(Records from a collection)

---

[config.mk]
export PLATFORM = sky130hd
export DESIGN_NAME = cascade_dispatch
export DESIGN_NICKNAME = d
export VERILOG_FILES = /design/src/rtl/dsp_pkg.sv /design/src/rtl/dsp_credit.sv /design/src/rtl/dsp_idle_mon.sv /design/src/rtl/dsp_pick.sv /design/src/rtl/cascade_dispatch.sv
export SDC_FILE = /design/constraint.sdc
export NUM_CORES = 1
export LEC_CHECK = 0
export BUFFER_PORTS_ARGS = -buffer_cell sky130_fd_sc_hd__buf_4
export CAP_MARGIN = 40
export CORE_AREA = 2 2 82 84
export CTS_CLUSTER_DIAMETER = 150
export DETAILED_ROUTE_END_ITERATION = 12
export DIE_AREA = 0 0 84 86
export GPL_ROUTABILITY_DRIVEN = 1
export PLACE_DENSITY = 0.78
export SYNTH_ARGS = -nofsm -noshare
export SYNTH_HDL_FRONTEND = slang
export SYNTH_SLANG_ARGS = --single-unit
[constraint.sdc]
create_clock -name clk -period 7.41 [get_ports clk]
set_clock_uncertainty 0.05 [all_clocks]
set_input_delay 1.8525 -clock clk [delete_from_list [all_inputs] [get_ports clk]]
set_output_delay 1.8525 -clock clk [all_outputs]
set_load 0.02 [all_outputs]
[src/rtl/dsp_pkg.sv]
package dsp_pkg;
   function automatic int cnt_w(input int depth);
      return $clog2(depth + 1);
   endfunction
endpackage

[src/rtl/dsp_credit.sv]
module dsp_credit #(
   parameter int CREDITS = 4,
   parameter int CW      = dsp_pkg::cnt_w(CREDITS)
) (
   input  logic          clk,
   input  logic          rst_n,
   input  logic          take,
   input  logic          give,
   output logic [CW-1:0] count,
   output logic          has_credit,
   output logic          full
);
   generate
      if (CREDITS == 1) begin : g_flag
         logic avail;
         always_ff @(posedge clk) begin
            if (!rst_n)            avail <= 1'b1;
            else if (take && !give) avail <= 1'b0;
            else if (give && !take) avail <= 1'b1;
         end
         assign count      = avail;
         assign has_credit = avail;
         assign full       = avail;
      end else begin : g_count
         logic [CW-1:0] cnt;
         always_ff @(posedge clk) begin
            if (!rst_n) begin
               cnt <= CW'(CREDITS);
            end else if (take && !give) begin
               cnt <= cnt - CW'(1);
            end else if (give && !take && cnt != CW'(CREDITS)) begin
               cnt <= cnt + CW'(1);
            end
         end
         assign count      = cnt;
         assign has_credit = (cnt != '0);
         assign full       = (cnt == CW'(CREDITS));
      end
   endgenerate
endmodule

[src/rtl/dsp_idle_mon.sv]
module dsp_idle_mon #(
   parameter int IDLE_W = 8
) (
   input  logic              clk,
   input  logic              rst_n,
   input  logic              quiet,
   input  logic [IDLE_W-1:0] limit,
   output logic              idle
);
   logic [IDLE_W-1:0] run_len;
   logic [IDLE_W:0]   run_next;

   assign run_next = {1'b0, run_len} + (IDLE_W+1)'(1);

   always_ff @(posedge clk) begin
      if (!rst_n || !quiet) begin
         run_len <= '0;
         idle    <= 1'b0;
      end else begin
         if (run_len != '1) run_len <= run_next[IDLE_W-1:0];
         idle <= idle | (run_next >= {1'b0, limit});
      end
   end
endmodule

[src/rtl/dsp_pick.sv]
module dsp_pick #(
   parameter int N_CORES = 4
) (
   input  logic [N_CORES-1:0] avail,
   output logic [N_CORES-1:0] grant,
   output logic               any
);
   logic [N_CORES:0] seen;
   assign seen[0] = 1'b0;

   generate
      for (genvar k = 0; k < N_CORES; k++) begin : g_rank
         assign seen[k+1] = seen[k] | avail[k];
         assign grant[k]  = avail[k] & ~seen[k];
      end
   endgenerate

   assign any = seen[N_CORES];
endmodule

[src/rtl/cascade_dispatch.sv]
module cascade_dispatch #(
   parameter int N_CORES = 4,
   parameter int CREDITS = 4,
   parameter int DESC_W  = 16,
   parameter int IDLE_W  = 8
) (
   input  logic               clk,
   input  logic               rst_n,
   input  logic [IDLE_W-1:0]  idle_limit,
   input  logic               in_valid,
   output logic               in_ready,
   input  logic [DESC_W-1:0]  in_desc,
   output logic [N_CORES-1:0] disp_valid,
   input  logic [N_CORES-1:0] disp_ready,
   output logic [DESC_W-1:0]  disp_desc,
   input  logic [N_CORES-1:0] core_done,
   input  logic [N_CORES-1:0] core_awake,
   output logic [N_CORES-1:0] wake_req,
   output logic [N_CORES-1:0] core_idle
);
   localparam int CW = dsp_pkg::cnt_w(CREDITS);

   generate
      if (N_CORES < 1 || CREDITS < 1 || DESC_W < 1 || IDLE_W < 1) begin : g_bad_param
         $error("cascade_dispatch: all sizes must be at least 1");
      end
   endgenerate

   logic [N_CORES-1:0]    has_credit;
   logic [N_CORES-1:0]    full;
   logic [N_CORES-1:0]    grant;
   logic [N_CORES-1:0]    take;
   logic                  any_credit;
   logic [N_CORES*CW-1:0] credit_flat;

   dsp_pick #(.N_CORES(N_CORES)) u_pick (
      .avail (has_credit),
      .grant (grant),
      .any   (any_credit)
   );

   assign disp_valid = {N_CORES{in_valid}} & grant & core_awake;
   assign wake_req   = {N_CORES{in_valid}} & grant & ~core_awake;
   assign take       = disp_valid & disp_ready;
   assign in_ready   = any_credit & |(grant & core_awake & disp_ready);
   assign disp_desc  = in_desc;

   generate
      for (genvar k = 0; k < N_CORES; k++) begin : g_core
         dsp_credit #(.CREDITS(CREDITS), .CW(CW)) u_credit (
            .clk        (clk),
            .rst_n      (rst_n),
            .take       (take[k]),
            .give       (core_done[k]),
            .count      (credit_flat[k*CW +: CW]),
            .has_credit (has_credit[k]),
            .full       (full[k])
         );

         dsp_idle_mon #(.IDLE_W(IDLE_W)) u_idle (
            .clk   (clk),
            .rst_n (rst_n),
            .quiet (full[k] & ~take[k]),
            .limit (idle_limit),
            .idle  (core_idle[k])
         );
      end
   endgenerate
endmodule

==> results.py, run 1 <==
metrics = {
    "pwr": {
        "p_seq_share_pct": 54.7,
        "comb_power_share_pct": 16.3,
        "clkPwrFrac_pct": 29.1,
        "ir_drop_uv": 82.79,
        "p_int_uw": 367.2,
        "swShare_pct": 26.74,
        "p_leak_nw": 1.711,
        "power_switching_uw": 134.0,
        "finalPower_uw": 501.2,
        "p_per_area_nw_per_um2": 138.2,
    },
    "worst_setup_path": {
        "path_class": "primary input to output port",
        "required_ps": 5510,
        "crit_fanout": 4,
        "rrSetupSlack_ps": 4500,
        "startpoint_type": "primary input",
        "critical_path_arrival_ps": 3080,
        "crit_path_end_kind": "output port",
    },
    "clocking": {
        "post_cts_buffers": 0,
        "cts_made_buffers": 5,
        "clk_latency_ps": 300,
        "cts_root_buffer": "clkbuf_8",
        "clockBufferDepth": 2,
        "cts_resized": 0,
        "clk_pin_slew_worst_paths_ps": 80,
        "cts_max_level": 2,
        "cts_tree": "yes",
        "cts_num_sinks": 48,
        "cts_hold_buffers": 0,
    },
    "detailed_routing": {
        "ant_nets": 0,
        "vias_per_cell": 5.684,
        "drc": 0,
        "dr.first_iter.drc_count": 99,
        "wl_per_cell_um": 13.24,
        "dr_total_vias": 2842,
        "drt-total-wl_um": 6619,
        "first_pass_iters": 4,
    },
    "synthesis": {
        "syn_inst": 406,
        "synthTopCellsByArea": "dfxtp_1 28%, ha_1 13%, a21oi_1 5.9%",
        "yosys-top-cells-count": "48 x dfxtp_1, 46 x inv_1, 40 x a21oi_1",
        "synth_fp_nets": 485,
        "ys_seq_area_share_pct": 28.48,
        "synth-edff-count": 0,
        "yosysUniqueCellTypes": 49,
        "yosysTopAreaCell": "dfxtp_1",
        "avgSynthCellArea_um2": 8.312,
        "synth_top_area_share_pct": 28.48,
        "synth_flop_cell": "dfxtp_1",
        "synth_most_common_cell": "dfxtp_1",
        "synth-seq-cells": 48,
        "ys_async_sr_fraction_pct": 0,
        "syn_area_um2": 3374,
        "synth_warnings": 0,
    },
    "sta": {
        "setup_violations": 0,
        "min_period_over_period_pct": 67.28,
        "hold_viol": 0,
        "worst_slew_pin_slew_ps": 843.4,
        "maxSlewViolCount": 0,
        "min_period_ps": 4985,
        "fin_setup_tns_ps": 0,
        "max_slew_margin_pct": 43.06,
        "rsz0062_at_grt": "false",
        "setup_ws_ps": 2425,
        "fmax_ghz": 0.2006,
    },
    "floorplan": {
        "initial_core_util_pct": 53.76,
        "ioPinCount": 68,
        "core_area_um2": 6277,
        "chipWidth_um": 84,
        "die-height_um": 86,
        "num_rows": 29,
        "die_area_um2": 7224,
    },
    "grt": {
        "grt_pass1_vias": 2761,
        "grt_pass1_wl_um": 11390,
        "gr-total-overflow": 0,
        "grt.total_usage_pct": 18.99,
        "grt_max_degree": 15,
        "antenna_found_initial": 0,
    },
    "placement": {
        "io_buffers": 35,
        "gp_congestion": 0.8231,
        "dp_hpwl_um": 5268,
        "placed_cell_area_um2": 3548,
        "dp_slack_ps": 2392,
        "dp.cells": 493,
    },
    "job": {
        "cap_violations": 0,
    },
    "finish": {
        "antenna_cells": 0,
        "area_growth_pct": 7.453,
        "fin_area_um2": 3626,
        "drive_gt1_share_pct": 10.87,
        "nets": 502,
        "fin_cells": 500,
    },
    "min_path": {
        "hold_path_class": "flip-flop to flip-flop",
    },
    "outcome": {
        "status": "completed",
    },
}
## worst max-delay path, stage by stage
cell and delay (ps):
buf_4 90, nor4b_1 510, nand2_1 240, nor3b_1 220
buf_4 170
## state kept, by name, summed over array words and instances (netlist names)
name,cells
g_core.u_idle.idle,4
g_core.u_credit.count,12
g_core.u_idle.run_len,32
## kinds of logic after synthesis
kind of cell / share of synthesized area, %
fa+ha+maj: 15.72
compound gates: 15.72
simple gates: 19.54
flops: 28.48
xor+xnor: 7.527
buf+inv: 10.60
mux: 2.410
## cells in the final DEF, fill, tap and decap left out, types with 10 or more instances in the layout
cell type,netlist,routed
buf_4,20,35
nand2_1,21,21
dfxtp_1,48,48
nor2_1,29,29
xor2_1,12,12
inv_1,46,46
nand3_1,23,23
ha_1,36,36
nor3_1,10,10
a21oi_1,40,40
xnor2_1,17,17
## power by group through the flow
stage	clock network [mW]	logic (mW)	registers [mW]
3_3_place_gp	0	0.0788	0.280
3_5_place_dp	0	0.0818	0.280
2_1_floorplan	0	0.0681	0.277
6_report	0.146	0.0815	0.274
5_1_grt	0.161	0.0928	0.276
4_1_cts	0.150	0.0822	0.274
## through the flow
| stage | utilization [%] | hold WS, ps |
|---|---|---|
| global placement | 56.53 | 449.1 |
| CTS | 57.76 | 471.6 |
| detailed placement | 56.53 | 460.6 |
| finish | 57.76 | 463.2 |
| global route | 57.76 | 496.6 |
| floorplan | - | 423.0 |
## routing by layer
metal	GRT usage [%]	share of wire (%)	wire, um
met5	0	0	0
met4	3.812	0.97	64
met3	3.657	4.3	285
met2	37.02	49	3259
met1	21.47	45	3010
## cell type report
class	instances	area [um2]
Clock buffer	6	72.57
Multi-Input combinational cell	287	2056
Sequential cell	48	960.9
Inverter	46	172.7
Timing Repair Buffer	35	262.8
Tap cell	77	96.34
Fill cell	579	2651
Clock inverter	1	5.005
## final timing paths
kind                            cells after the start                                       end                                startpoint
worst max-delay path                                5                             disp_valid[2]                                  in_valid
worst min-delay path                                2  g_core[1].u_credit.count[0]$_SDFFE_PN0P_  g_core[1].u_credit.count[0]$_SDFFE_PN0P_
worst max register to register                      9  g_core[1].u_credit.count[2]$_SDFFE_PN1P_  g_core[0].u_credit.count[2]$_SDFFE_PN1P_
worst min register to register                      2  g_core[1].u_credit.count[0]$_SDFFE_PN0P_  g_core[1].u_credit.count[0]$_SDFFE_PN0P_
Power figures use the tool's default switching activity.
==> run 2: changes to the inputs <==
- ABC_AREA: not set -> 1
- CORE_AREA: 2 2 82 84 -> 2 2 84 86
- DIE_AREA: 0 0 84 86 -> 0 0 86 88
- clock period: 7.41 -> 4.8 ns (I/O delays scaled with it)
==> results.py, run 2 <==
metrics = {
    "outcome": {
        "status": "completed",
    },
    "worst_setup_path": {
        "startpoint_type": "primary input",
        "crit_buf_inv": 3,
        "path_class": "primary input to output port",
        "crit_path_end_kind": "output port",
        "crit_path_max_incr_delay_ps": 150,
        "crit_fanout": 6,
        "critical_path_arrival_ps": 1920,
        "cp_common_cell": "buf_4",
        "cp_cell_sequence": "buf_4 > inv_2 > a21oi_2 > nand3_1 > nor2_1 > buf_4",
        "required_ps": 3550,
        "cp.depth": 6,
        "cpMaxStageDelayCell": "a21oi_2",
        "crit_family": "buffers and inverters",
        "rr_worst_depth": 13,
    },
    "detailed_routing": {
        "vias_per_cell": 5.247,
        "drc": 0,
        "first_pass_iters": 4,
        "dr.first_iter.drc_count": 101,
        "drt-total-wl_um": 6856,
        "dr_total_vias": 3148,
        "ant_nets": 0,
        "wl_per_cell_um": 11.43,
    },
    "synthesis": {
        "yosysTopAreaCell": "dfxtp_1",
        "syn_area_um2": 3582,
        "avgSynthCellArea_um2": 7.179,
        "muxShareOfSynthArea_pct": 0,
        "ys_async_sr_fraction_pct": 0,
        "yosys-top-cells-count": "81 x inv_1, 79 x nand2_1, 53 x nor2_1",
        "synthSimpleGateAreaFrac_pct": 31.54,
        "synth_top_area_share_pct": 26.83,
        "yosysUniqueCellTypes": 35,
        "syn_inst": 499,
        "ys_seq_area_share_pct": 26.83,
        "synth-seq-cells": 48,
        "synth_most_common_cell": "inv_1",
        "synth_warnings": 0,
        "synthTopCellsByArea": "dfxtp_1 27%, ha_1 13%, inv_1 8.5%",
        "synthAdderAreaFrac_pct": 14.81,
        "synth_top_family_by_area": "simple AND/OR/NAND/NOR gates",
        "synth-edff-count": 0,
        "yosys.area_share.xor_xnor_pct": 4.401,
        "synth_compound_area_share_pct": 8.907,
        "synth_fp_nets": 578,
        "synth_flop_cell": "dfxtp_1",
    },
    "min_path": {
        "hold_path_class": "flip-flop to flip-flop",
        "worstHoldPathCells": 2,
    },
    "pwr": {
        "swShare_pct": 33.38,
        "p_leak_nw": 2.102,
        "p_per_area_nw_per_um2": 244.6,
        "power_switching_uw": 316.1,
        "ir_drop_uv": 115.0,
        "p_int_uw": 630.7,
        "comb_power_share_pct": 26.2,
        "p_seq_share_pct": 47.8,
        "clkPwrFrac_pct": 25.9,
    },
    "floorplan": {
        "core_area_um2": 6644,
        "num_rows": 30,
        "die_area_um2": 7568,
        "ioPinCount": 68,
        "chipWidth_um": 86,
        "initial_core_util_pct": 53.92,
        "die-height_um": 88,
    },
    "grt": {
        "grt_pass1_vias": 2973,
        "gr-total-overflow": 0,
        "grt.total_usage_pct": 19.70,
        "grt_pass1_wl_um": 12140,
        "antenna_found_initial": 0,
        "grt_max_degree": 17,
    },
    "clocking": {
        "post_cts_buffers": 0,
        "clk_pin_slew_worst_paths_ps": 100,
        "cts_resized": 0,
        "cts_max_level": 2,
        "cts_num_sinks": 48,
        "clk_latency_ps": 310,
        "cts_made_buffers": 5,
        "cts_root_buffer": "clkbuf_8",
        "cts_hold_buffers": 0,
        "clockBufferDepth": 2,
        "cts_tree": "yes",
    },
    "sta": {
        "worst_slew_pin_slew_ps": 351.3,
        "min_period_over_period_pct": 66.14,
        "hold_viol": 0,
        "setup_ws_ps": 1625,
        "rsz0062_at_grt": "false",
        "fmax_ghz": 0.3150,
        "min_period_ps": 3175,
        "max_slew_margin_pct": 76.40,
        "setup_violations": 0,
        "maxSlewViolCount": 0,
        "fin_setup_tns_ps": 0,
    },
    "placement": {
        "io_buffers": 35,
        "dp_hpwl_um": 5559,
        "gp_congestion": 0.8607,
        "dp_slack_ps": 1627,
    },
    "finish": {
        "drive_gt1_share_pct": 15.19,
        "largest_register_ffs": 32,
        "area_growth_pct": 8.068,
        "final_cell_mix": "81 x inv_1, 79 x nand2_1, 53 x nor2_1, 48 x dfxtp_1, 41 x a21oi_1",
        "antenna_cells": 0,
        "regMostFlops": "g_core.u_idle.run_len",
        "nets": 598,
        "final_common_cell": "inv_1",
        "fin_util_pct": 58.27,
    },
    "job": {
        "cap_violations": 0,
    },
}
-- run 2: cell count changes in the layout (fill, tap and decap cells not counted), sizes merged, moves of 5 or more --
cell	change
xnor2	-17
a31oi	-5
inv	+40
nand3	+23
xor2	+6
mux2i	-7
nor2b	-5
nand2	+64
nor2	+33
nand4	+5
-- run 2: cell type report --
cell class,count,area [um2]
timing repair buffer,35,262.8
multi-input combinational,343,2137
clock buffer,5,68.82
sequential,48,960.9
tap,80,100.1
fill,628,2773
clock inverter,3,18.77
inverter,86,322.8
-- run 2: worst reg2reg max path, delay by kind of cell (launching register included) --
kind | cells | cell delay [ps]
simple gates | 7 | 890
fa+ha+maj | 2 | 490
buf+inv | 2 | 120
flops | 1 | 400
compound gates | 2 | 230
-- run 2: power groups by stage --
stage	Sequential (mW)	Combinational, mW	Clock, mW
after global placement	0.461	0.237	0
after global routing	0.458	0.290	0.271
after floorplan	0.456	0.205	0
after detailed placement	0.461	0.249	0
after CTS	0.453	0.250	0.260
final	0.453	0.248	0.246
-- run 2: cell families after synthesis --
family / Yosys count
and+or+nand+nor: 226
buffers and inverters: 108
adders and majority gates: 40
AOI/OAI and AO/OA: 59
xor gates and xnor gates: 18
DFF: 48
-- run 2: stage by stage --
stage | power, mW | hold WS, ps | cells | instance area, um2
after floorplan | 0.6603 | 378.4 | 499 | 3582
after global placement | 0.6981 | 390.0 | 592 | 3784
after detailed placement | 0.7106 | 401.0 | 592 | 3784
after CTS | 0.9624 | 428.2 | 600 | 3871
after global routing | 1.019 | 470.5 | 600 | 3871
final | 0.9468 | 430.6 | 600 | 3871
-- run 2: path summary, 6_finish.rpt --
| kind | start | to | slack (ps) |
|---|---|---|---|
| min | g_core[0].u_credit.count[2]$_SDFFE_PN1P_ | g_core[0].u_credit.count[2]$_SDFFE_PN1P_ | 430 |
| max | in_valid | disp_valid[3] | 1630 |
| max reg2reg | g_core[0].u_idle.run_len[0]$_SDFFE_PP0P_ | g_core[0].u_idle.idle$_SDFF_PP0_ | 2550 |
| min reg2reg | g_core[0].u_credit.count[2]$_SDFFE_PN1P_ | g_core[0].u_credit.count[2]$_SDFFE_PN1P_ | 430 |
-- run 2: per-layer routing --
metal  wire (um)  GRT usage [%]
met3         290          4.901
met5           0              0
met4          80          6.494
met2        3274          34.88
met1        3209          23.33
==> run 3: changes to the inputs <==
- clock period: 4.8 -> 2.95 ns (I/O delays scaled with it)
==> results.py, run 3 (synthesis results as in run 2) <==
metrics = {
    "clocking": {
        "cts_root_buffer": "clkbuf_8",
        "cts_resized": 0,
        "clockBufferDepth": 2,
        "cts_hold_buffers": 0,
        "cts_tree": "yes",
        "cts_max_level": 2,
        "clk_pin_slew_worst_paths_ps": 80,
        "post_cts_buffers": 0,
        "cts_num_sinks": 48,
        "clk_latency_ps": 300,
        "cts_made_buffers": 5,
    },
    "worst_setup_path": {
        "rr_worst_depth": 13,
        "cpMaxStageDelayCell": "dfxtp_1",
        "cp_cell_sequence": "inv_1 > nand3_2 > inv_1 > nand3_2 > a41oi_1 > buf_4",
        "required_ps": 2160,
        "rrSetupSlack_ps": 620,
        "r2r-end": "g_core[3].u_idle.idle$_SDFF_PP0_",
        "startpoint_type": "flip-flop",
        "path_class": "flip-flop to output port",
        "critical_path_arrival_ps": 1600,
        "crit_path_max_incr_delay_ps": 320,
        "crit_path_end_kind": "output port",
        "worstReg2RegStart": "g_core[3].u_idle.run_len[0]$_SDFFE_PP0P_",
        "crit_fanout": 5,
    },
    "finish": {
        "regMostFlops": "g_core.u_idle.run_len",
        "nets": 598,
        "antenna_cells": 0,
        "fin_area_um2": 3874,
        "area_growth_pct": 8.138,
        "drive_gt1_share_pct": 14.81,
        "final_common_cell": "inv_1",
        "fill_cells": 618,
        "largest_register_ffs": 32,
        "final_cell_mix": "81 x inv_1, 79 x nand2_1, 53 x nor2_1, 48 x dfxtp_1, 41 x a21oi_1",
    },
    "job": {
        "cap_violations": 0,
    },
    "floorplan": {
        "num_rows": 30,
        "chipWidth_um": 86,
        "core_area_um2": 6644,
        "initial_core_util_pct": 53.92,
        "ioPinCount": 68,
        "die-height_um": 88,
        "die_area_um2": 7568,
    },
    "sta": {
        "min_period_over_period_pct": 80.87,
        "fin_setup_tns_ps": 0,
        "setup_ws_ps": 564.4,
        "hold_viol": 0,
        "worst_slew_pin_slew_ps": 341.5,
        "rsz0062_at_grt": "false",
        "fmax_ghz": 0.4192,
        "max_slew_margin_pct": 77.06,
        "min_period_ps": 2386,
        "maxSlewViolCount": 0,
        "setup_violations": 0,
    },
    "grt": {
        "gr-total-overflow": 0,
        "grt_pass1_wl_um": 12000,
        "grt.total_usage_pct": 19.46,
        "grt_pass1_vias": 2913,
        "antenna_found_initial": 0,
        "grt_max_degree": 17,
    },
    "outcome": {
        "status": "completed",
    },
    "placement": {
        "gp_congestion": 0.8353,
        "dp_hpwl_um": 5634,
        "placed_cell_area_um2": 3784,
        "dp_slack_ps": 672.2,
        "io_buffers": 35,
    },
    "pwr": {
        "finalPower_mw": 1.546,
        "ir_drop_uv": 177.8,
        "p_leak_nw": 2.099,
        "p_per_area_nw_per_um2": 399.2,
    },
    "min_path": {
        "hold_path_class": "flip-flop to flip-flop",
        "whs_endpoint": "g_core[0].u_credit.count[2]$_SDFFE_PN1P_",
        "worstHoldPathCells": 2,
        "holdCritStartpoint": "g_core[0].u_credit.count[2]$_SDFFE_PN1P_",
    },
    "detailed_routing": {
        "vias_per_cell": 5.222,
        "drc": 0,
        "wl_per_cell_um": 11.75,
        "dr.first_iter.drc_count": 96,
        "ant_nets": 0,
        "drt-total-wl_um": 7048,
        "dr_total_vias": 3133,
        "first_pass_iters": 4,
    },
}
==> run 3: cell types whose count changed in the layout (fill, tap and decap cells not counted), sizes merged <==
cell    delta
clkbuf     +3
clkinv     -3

---

In how many lines of the records does the word "constraint" appear? Reply with the number only.

2